Mas Arminda não ouviu. A voz de Dolores não era mais do que um sussurro, querendo chamar a amiga, mas ao mesmo tempo com medo de tê-la como testemunha. Seria uma alucinação, com certeza.
Neste instante, na parte inferior da telinha apareceu o nome do filme : “A Volta - Parte Final”.

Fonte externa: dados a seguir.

--- config.mk ---
export PLATFORM = sky130hd
export DESIGN_NAME = transport_tx
export DESIGN_NICKNAME = d
export VERILOG_FILES = /design/src/rtl/transport_tx.sv
export SDC_FILE = /design/constraint.sdc
export NUM_CORES = 1
export LEC_CHECK = 0
export ABC_AREA = 0
export CORE_MARGIN = 5
export CORE_UTILIZATION = 40
export CTS_CLUSTER_SIZE = 14
export DETAILED_ROUTE_END_ITERATION = 12
export PLACE_DENSITY_LB_ADDON = 0.12
export SLEW_MARGIN = 25
export SYNTH_ARGS = -nofsm -noshare
export SYNTH_HDL_FRONTEND = slang
export SYNTH_SLANG_ARGS = --single-unit
export TNS_END_PERCENT = 100
--- constraint.sdc ---
create_clock -name clk -period 10.55 [get_ports clk]
set_clock_uncertainty 0.05 [all_clocks]
set_input_delay 2.11 -clock clk [delete_from_list [all_inputs] [get_ports clk]]
set_output_delay 2.11 -clock clk [all_outputs]
set_load 0.05 [all_outputs]
--- src/rtl/transport_tx.sv ---
// ---------------------------------------------------------------------------
// transport_tx
//
// Transmit half of the transport layer. Takes control words and audio samples
// from the session layer, holds one control word and a small audio FIFO, and
// frames them into byte-serial packets for the link layer:
//
//     SYNC_BYTE, {type[1:0], seq[5:0]}, length, payload (MSB, LSB)..., checksum
//
// The checksum is the 8-bit sum of header, length and payload bytes.
//
// Ports:
//     clk            system clock, rising edge
//     reset          asynchronous reset, active low
//     cmd[1:0]       word type from session: 00 none, 01 control, 10 audio
//     dataIn[15:0]   word from session, sampled together with cmd
//     transportBusy  high while a new word cannot be accepted
//     txByte[7:0]    packet byte to the link layer
//     txValid        txByte holds a valid byte
//     txReady        link layer accepts txByte this cycle
//     pktDone        one-cycle pulse when the checksum byte is accepted
//     dropCount[7:0] saturating count of words offered while busy
// ---------------------------------------------------------------------------
module transport_tx #(
    parameter int         AUDIO_WORDS = 4,
    parameter int         FIFO_DEPTH  = 8,
    parameter logic [7:0] SYNC_BYTE   = 8'hA5
) (
    input  logic        clk,
    input  logic        reset,
    input  logic [1:0]  cmd,
    input  logic [15:0] dataIn,
    output logic        transportBusy,
    output logic [7:0]  txByte,
    output logic        txValid,
    input  logic        txReady,
    output logic        pktDone,
    output logic [7:0]  dropCount
);

    localparam int AW = (FIFO_DEPTH > 1) ? $clog2(FIFO_DEPTH) : 1;
    localparam int CW = $clog2(FIFO_DEPTH + 1);

    localparam logic [CW-1:0] FULL_CNT  = CW'(FIFO_DEPTH);
    localparam logic [CW-1:0] PKT_CNT   = CW'(AUDIO_WORDS);
    localparam logic [CW-1:0] CNT_ONE   = CW'(1);
    localparam logic [AW-1:0] PTR_ONE   = AW'(1);
    localparam logic [7:0]    AUDIO_LEN = 8'(AUDIO_WORDS);

    localparam logic [1:0] CMD_CTRL  = 2'b01;
    localparam logic [1:0] CMD_AUDIO = 2'b10;

    typedef enum logic [2:0] {
        IDLE,
        SYNC,
        HDR,
        LEN,
        PAY_HI,
        PAY_LO,
        CSUM
    } state_t;

    state_t      state_q, state_d;
    logic [1:0]  pkt_type_q, pkt_type_d;
    logic [5:0]  seq_q, seq_d;
    logic [7:0]  words_left_q, words_left_d;
    logic [7:0]  csum_q, csum_d;
    logic        ctrl_valid_q, ctrl_valid_d;
    logic [15:0] ctrl_word_q, ctrl_word_d;
    logic [7:0]  drop_q, drop_d;
    logic [AW-1:0] rd_ptr_q, rd_ptr_d;
    logic [AW-1:0] wr_ptr_q, wr_ptr_d;
    logic [CW-1:0] count_q, count_d;
    logic [15:0] fifo_mem_q [FIFO_DEPTH];

    logic        busy;
    logic        accept;
    logic        push;
    logic        pop;
    logic        ctrl_load;
    logic        ctrl_clear;
    logic        offered;
    logic        pkt_done;
    logic        is_ctrl_pkt;
    logic [15:0] pay_word;
    logic [7:0]  tx_byte;

    // Busy comes only from registered state, so a full FIFO stays busy for
    // the whole cycle even if a pop happens on the closing edge.
    always_comb begin
        busy        = (count_q == FULL_CNT) || ctrl_valid_q;
        offered     = (cmd == CMD_CTRL) || (cmd == CMD_AUDIO);
        push        = (cmd == CMD_AUDIO) && !busy;
        ctrl_load   = (cmd == CMD_CTRL) && !busy;
        is_ctrl_pkt = (pkt_type_q == CMD_CTRL);
        pay_word    = is_ctrl_pkt ? ctrl_word_q : fifo_mem_q[rd_ptr_q];
        accept      = (state_q != IDLE) && txReady;
    end

    // The outgoing byte is a pure function of registered state, so it stays
    // put while the link layer stalls and vanishes as soon as reset hits.
    always_comb begin
        tx_byte = 8'h00;
        case (state_q)
            SYNC:    tx_byte = SYNC_BYTE;
            HDR:     tx_byte = {pkt_type_q, seq_q};
            LEN:     tx_byte = is_ctrl_pkt ? 8'd1 : AUDIO_LEN;
            PAY_HI:  tx_byte = pay_word[15:8];
            PAY_LO:  tx_byte = pay_word[7:0];
            CSUM:    tx_byte = csum_q;
            default: tx_byte = 8'h00;
        endcase
    end

    // Packet sequencing. A packet is chosen only from IDLE with control
    // first; once started it runs to the checksum. The checksum is built up
    // byte by byte as each header, length and payload byte is accepted.
    always_comb begin
        state_d      = state_q;
        pkt_type_d   = pkt_type_q;
        seq_d        = seq_q;
        words_left_d = words_left_q;
        csum_d       = csum_q;
        pop          = 1'b0;
        ctrl_clear   = 1'b0;
        pkt_done     = 1'b0;

        case (state_q)
            IDLE: begin
                if (ctrl_valid_q) begin
                    pkt_type_d   = CMD_CTRL;
                    words_left_d = 8'd1;
                    csum_d       = 8'h00;
                    state_d      = SYNC;
                end else if (count_q >= PKT_CNT) begin
                    pkt_type_d   = CMD_AUDIO;
                    words_left_d = AUDIO_LEN;
                    csum_d       = 8'h00;
                    state_d      = SYNC;
                end
            end
            SYNC: begin
                if (accept) begin
                    state_d = HDR;
                end
            end
            HDR: begin
                if (accept) begin
                    csum_d  = csum_q + tx_byte;
                    state_d = LEN;
                end
            end
            LEN: begin
                if (accept) begin
                    csum_d  = csum_q + tx_byte;
                    state_d = PAY_HI;
                end
            end
            PAY_HI: begin
                if (accept) begin
                    csum_d  = csum_q + tx_byte;
                    state_d = PAY_LO;
                end
            end
            PAY_LO: begin
                if (accept) begin
                    csum_d = csum_q + tx_byte;
                    if (is_ctrl_pkt) begin
                        ctrl_clear = 1'b1;
                    end else begin
                        pop = 1'b1;
                    end
                    if (words_left_q == 8'd1) begin
                        state_d = CSUM;
                    end else begin
                        words_left_d = words_left_q - 8'd1;
                        state_d      = PAY_HI;
                    end
                end
            end
            CSUM: begin
                if (accept) begin
                    pkt_done = 1'b1;
                    seq_d    = seq_q + 6'd1;
                    state_d  = IDLE;
                end
            end
            default: state_d = IDLE;
        endcase
    end

    // Input side: FIFO pointers/occupancy, the one-deep control holder and
    // the saturating drop counter. A control clear and a control load can
    // never coincide because the holder keeps the block busy until cleared.
    always_comb begin
        rd_ptr_d     = rd_ptr_q;
        wr_ptr_d     = wr_ptr_q;
        count_d      = count_q;
        ctrl_valid_d = ctrl_valid_q;
        ctrl_word_d  = ctrl_word_q;
        drop_d       = drop_q;

        if (push) begin
            wr_ptr_d = wr_ptr_q + PTR_ONE;
        end
        if (pop) begin
            rd_ptr_d = rd_ptr_q + PTR_ONE;
        end
        case ({push, pop})
            2'b10:   count_d = count_q + CNT_ONE;
            2'b01:   count_d = count_q - CNT_ONE;
            default: count_d = count_q;
        endcase

        if (ctrl_clear) begin
            ctrl_valid_d = 1'b0;
        end
        if (ctrl_load) begin
            ctrl_valid_d = 1'b1;
            ctrl_word_d  = dataIn;
        end

        if (offered && busy && (drop_q != 8'hFF)) begin
            drop_d = drop_q + 8'd1;
        end
    end

    // State registers. Reset abandons any packet in flight and empties the
    // FIFO, so nothing is emitted after release until new words arrive.
    always_ff @(posedge clk or negedge reset) begin
        if (!reset) begin
            state_q      <= IDLE;
            pkt_type_q   <= 2'b00;
            seq_q        <= 6'd0;
            words_left_q <= 8'd0;
            csum_q       <= 8'h00;
            ctrl_valid_q <= 1'b0;
            ctrl_word_q  <= 16'h0000;
            drop_q       <= 8'd0;
            rd_ptr_q     <= '0;
            wr_ptr_q     <= '0;
            count_q      <= '0;
        end else begin
            state_q      <= state_d;
            pkt_type_q   <= pkt_type_d;
            seq_q        <= seq_d;
            words_left_q <= words_left_d;
            csum_q       <= csum_d;
            ctrl_valid_q <= ctrl_valid_d;
            ctrl_word_q  <= ctrl_word_d;
            drop_q       <= drop_d;
            rd_ptr_q     <= rd_ptr_d;
            wr_ptr_q     <= wr_ptr_d;
            count_q      <= count_d;
        end
    end

    // FIFO storage; written only when a push is accepted.
    always_ff @(posedge clk or negedge reset) begin
        if (!reset) begin
            for (int i = 0; i < FIFO_DEPTH; i++) begin
                fifo_mem_q[i] <= 16'h0000;
            end
        end else if (push) begin
            fifo_mem_q[wr_ptr_q] <= dataIn;
        end
    end

    assign transportBusy = busy;
    assign txByte        = tx_byte;
    assign txValid       = (state_q != IDLE);
    assign pktDone       = pkt_done;
    assign dropCount     = drop_q;

endmodule

==> After elaboration in Yosys (flattened, before gate mapping) <==
Index checks and enable logic that the tools add are counted.
{ "classes": {"addsub": 8, "magnitude_cmp": 4, "eq_ne": 23, "mux": 41, "bitwise_logic": 2, "n_reduce_logical": 22} }
{ "op_table": {"columns": ["operator", "n"], "rows": [
  ["128-bit bitwise mux", 1],
  ["16-bit 2-to-1 mux", 4],
  ["8-bit 2-to-1 mux", 7],
  ["16-bit binary-select mux with 3-bit select", 1],
  ["16-bit demux with 3-bit select", 1],
  ["8-bit one-hot mux with 6 select lines", 1],
  ["8-bit one-hot mux with 2 select lines", 2],
  ["3-bit 2-to-1 mux", 9],
  ["3-bit one-hot mux with 7 select lines", 1],
  ["2-bit inequality test, second input constant", 7],
  ["1-bit 2-to-1 mux", 10],
  ["2-bit nonzero test", 5],
  ["3-bit == test, second input constant", 3],
  ["8-bit by 1-bit adder with 8-bit output, second input constant", 1],
  ["8-bit adder", 1],
  ["8-bit by 1-bit == test with 1-bit output, second input constant", 1],
  ["4-bit >= comparator, second input constant", 2],
  ["8-bit inequality test, second input constant", 1],
  ["3-bit inverter with 4-bit output", 2],
  ["4-bit one-hot mux with 2 select lines", 1],
  ["8-bit by 1-bit subtractor with 8-bit output, second input constant", 1],
  ["7-bit AND reduction", 1],
  ["3-bit by 1-bit adder with 3-bit output, second input constant", 2],
  ["6-bit by 1-bit adder with 6-bit output, second input constant", 1],
  ["21 further kinds", 34]
]} }
{ "word_totals": {"reg_bits": 190, "inputBits": 21, "output_inout_bits": 19, "word_cells": 119} }

==> Longest topological paths before layout <==
{ "logic_depth": {"ltp_word": 9, "ltp_mapped": 16, "ltp_nobuf": 13} }

==> Worst setup path before layout <==
Ideal clock, no wire load.
{ "synth_path": {"path_type": "input-to-output", "start": "input port txReady", "end": "output port pktDone", "t_arrival_ns": 2.877, "required_ns": 8.390, "slack_ns": 5.513, "stages": 3, "n_path_buf": 1, "cell_sequence": "clkbuf_1 nand2_1 inv_1"} }
{ "synth_between": {"elab_chain_cells": 3} }
{ "synth_lines": {"columns": ["element", "line_no", "source"], "rows": [
  ["start, declared", "36", "input logic txReady,"],
  ["1-bit logical AND", "97", "accept = (state_q != IDLE) && txReady;"],
  ["1-bit 2-to-1 mux", "182", "if (accept) begin"],
  ["1-bit 2-to-1 mux", "128", "case (state_q)"],
  ["end, declared", "37", "output logic pktDone,"]
]} }
Every way passes these cells.

==> Worst setup path after layout <==
Ends and elaborated chain as after synthesis.

==> metrics.txt <==
status=finished clean; antenna-violating nets left=0; GRT Total Usage=roughly 17%; root buffer cell=clkbuf_16; vias in the first global route=roughly 6000; max-slew violations=0; synth warn=0; P_sw=about 1.1 mW; CTS Buf Count=17; n_diodes=0; drc violations=0; drt first-iter violations=roughly 350; Max Buffers Root-to-Sink=2; Distinct cells, synth=57; post-DP HPWL=between 10000 and 15000 um; WP data required=roughly 8.4 ns; Finished Core Util=between 40% and 50%; placed cells=963; post-synthesis async set-or-reset flop share=100.0%; register area share after synthesis=51.87%; Comb pwr share=approximately two fifths; fin area=10410 um2; Nets=between 700 and 800; Area Growth Syn to Fin=13.55%; Achievable Freq=approximately 160 MHz; synthesized cell area=between 9000 and 10000 um2; Vias=about 5500; Pwr Total=roughly 3 mW; Static Leakage=4.740 nW; Cell Rows=55; Reg power frac=approximately two fifths; antenna violations before repair=0; hold_ws=between 0.4 and 0.5 ns; Setup WS pre-CTS=~4.4 ns; Register Area=around 4800 um2; starting density of the core=roughly 41%; Setup crit end kind=output port; largest net degree at the start of global routing=110; predominant post-synthesis flop cell=dfrtp_1; Max transition margin=32.08%; final period utilization=58.16%; Die X-Extent=about 160 um; Setup WS post-layout=4.414 ns; first-pass GRT wire length=33890 um; min Tclk post-route=~6 ns; CTS resizes=0; Clock transition at path regs=about 0.07 ns; drt pass-1 iters=5; layout filler cell count=approximately 2000; MaxCap Viol Count=0; placer congestion estimate=0.8052; Hold Crit Class=flop to flop; critical path data arrival time=between 3 and 4 ns; Avg WL per Cell=between 20 and 25 um; worst vdd ir=0.1156 mV; Die H=approximately 160 um; CTS tree=done; fin cells=slightly below 1000; layout cells sized above 1=between 30% and 40%; Final setup viols=0; Int Power=1.883 mW; unrepaired setup endpoints after global routing=false; Post-Route WL=between 20000 and 25000 um; Max Fanout on Critical Path=11; multi-input logic area=4217 um2; Worst-Skew Late Latency=between 0.4 and 0.5 ns; post-cts hold buffer count=0; Seq cells post-synth=190; switching part of the total=a little over a third; Buffers on Ports=39; H-tree depth=4; Critical Path Start Type=input port; Post-Syn Instances=662; number of synthesized flops with an enable pin=0; gr ovfl total=0; DIE AREA=26040 um2; Power Dens Cells=283.2 nW/um2; post-CTS setup buffer count=0; Worst-Margin Slew=slightly above 1 ns; Mapped Nets=703; Syn Area/Cell=13.85 um2; Final Hold Viols=0; CORE AREA=22570 um2; Crit Path Category=input port to output port; Clock power frac=roughly a fifth; # IOs=40; Final TNS setup=0 ns; CTS sink count=190; number of vias per cell=5.541; placed cell area=9847 um2
state kept, by name, indices dropped and copies added (netlist names):
signal	count
fifo_mem_q	128
ctrl_word_q	16
csum_q	8
dropCount	8
words_left_q	8
seq_q	6
count_q	4
rd_ptr_q	3
state_q	3
wr_ptr_q	3
pkt_type_q	2
ctrl_valid_q	1
routing by layer:
layer | track usage [%] | vias to the layer above | share of wire [%]
met5 | 0 | - | 0
met4 | 3.296 | 0 | 1.2
met3 | 3.725 | 20 | 3.6
met2 | 27.93 | 83 | 50
met1 | 22.77 | 2893 | 45
li1 | - | 2517 | -
synth_stat cells, types with 4 or more instances:
library cell	n	area share, %
dfrtp_1	190	52
mux2_2	158	19
nand2_1	32	1.3
nor2_1	25	1.0
mux4_2	23	5.7
ha_1	18	2.5
xnor2_1	18	1.7
a21oi_1	16	0.87
o21ai_0	16	0.87
clkbuf_1	14	0.57
buf_2	12	0.66
xor2_1	12	1.1
mux4_1	10	2.9
nand3_1	10	0.55
inv_1	9	0.37
mux2i_1	9	0.98
a22o_1	7	0.67
a21o_1	6	0.49
buf_1	6	0.25
nand2b_1	5	0.34
nor2b_1	5	0.34
nor3_1	5	0.27
a222oi_1	4	0.44
and3_1	4	0.27
nand4_1	4	0.27
final cells by class:
type | count | share of cell area (%)
Sequential cell | 190 | 45.69
Multi-Input combinational cell | 429 | 40.51
Timing Repair Buffer | 50 | 4.688
Clock buffer | 20 | 4.291
Tap cell | 285 | 3.426
Clock inverter | 12 | 1.070
Inverter | 9 | 0.3246
layout by cell type, fill, tap and decap left out, drive strengths merged, types with 12 or more instances in the layout:
cell type / count
a21oi: 16
clkbuf: 21
clkdlybuf4s50: 38
dfrtp: 190
ha: 18
mux2: 158
mux4: 33
nand2: 32
nor2: 27
o21ai: 16
xnor2: 18
xor2: 12
worst paths after layout:
path                        startpoint               to  slack [ns]  cells after the start
setup reg to reg           rd_ptr_q[0]        csum_q[6]        6.49                     13
setup / recovery               txReady          pktDone        4.41                      4
min in group asynchronous        reset  words_left_q[7]        1.72                      1
max in group asynchronous        reset      rd_ptr_q[0]        7.37                      2
hold reg to reg               seq_q[5]         seq_q[5]        0.44                      1
hold / removal                seq_q[5]         seq_q[5]        0.44                      1
worst max-delay path, cell delays in order:
cell             delay (ns)
clkdlybuf4s50_1        0.69
nand2_1                0.19
inv_1                  0.16
clkdlybuf4s50_1        0.82
power by group through the flow:
stage	clock, mW	sequential [mW]	combinational [mW]
after floorplan	0	1.15	0.863
after global placement	0	1.19	1.11
after detailed placement	0	1.22	1.14
after CTS	0.632	1.20	1.15
after global routing	0.664	1.24	1.24
final	0.616	1.20	1.13
cell families after synthesis:
family / after synthesis / synth area share, %
muxes: 200 / 28.91
DFF: 190 / 51.87
and+or+nand+nor: 108 / 5.910
AOI/OAI and AO/OA: 70 / 5.310
buffers and inverters: 43 / 2.129
xor gates and xnor gates: 30 / 2.866
adders and majority gates: 21 / 3.003
Note: power is estimated with default switching activity, not from simulation.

Dolores leu, outra vez sem entender. Estava atônita. O homem agora abria o ferrolho do pequeno portão de madeira e entrava no jardim, encaminhando-se para a porta da casa. Ela acompanhava cada passo seu, procurando entrever a fisionomia do viajante, que as tomadas de cena escondiam propositadamente, em “suspense” cinematográfico estudado. Assustada, sem saber ao certo com que, se com o filme ou com ela própria, sentia nas têmporas as batidas do coração.
A cena mostrava, em “close”, a mão do personagem, apenas a mão, tomando toda a tela e dirigindo lentamente o indicador para a campainha da porta.
Para a sua campainha, para a sua porta.
Então, no mesmo momento em que aquela mão que lhe parecia tão conhecida apertava o pequeno botão, a campainha soou.
- Deixe que eu atendo! - Arminda gritou da cozinha. Mas Dolores deu um salto da poltrona e correu para a porta, escancarando-a de uma só vez.
Era o seu querido Albano. Olhando-a, com um sorriso nos lábios, dez anos mais velho, como no filme - de roupas de vaqueiro, chapéu de abas largas e uma bolsa de couro pendente do ombro - como no filme...
- Albano ! Você voltou !...
Dolores abriu os braços, aguardando que seu amado a enlaçasse. Não lhe importava por onde ele havia andado, o que teria feito em todos aqueles anos. Ele estava ali, na sua frente.
Mas faltaram-lhe as forças. Dobraram-se os joelhos e ela desfaleceu. O visitante, num gesto rápido não a deixou cair. Ajoelhou-se, tomando-a nos braços. Pousou sua cabeça sobre a perna, delicadamente, no momento em que Arminda assomava à porta, em pânico.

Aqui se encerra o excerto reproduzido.